Update at 6:10 PM on Nov. 21, 2014: The Texas State Board of Education approved nearly 100 new social studies textbooks on Friday, none of which include climate denial.
A five-year battle over the teaching of climate change in Texas classrooms may come to an end Friday when the state Board of Education votes on which social studies textbooks to approve for its more than 1,200 school districts.
Until this week, many of the textbooks under consideration included inaccuracies on climate change—the science behind it and the policies needed to reduce the use of fossil fuels, the main culprit of global warming. Some of them question the scientific consensus that climate change is real, human-caused and threatening. Publishers agreed to fix most of the inaccuracies under pressure from education groups including the National Center for Science Education and the Texas Freedom Network. But there are still some that distort the issue and many that don’t address it at all, experts said.
The 15-member Board of Education refused at a Tuesday hearing to give preliminary approval for the new textbooks until members thoroughly examined all the changes publishers made in recent weeks. The board’s 10 conservative Republican members could still force publishers to revert to inaccurate language when the board makes its decision Friday.
“The central problem in the textbook wars in Texas,” said Dan Quinn, a spokesman for the Texas Freedom Network, “is that decisions about what students learn in their public schools often come down to a vote by politicians who are more interested in promoting their personal and political beliefs than in listening to teachers, scholars and other experts.”

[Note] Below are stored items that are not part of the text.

File: src/rtl/apb_pkg.sv
// rtl/apb_pkg.sv - shared types and constants for the APB requester
package apb_pkg;

   typedef enum logic [1:0] {
      IDLE   = 2'd0,
      SETUP  = 2'd1,
      ACCESS = 2'd2
   } apb_state_t;

   localparam int APB_ADDR_W = 8;
   localparam int APB_DATA_W = 8;

   localparam logic [APB_ADDR_W-1:0] TCR_ADDR = 8'h00;
   localparam logic [APB_ADDR_W-1:0] TSR_ADDR = 8'h01;
   localparam logic [APB_ADDR_W-1:0] TDR_ADDR = 8'h02;

endpackage

File: src/rtl/apb_master.sv
// rtl/apb_master.sv - single-beat command to APB3 transfer requester with wait-state timeout
module apb_master
   import apb_pkg::*;
#(
   parameter int ADDR_W  = APB_ADDR_W,
   parameter int DATA_W  = APB_DATA_W,
   parameter int TIMEOUT = 16
) (
   input  logic              pclk,
   input  logic              preset_n,
   input  logic              cmd_valid,
   output logic              cmd_ready,
   input  logic              cmd_write,
   input  logic [ADDR_W-1:0] cmd_addr,
   input  logic [DATA_W-1:0] cmd_wdata,
   output logic              rsp_valid,
   output logic [DATA_W-1:0] rsp_rdata,
   output logic              rsp_err,
   output logic              rsp_timeout,
   output logic              psel,
   output logic              penable,
   output logic              pwrite,
   output logic [ADDR_W-1:0] paddr,
   output logic [DATA_W-1:0] pwdata,
   input  logic [DATA_W-1:0] prdata,
   input  logic              pready,
   input  logic              pslverr
);

   // A zero TIMEOUT still needs a legal one-bit counter; it simply saturates unused.
   localparam int CNT_W = (TIMEOUT > 0) ? $clog2(TIMEOUT + 1) : 1;
   localparam bit TO_EN = (TIMEOUT != 0);
   localparam logic [CNT_W-1:0] CNT_LAST = CNT_W'((TIMEOUT > 0) ? TIMEOUT - 1 : 0);
   localparam logic [CNT_W-1:0] CNT_MAX  = '1;

   apb_state_t       state;
   logic [CNT_W-1:0] wait_cnt;

   assign cmd_ready = (state == IDLE);

   always_ff @(posedge pclk or negedge preset_n) begin
      if (!preset_n) begin
         state       <= IDLE;
         psel        <= 1'b0;
         penable     <= 1'b0;
         pwrite      <= 1'b0;
         paddr       <= '0;
         pwdata      <= '0;
         rsp_valid   <= 1'b0;
         rsp_rdata   <= '0;
         rsp_err     <= 1'b0;
         rsp_timeout <= 1'b0;
         wait_cnt    <= '0;
      end else begin
         rsp_valid <= 1'b0;
         case (state)
            IDLE: begin
               if (cmd_valid) begin
                  paddr    <= cmd_addr;
                  pwrite   <= cmd_write;
                  pwdata   <= cmd_write ? cmd_wdata : '0;
                  psel     <= 1'b1;
                  wait_cnt <= '0;
                  state    <= SETUP;
               end
            end
            SETUP: begin
               penable <= 1'b1;
               state   <= ACCESS;
            end
            ACCESS: begin
               // pready has priority over the abort on the last permitted wait cycle.
               if (pready) begin
                  rsp_rdata   <= (!pwrite && !pslverr) ? prdata : '0;
                  rsp_err     <= pslverr;
                  rsp_timeout <= 1'b0;
                  rsp_valid   <= 1'b1;
                  psel        <= 1'b0;
                  penable     <= 1'b0;
                  state       <= IDLE;
               end else if (TO_EN && (wait_cnt == CNT_LAST)) begin
                  rsp_rdata   <= '0;
                  rsp_err     <= 1'b1;
                  rsp_timeout <= 1'b1;
                  rsp_valid   <= 1'b1;
                  psel        <= 1'b0;
                  penable     <= 1'b0;
                  state       <= IDLE;
               end else if (wait_cnt != CNT_MAX) begin
                  wait_cnt <= wait_cnt + CNT_W'(1);
               end
            end
            default: begin
               psel    <= 1'b0;
               penable <= 1'b0;
               state   <= IDLE;
            end
         endcase
      end
   end

endmodule

File: config.mk
export PLATFORM = sky130hd
export DESIGN_NAME = apb_master
export DESIGN_NICKNAME = d
export VERILOG_FILES = /design/src/rtl/apb_pkg.sv /design/src/rtl/apb_master.sv
export SDC_FILE = /design/constraint.sdc
export NUM_CORES = 1
export LEC_CHECK = 0
export CAP_MARGIN = 10
export CORE_ASPECT_RATIO = 0.9
export CORE_MARGIN = 2
export CORE_UTILIZATION = 46
export CTS_CLUSTER_DIAMETER = 200
export DETAILED_ROUTE_END_ITERATION = 10
export MAX_ROUTING_LAYER = met4
export PLACE_DENSITY = 0.87
export SKIP_LAST_GASP = 1
export SYNTH_ARGS = -nofsm -noshare
export SYNTH_HDL_FRONTEND = slang
export SYNTH_SLANG_ARGS = --single-unit
File: constraint.sdc
create_clock -name pclk -period 4.4 [get_ports pclk]
set_clock_uncertainty 0.15 [all_clocks]
set_input_delay 0.88 -clock pclk [delete_from_list [all_inputs] [get_ports pclk]]
set_output_delay 0.88 -clock pclk [all_outputs]
set_load 0.005 [all_outputs]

The fight in Texas over how to teach climate change has national implications. The state is one of the country’s largest textbook markets, and many publishers time the release of new textbooks around the Texas schedule, Quinn said. In addition, there are no national standards for social studies, unlike English, science and math. This means that what gets incorporated in education materials in Texas often ends up in classrooms across the U.S.
The state Board of Education’s vote this week is the first time in 10 years that it has approved new social studies textbooks. And it probably won’t do so again for another decade, experts said. Last year the state decided to adopt science textbooks that link climate change to human activity and describe the environmental risks of fossil-fuel extraction techniques such as fracking.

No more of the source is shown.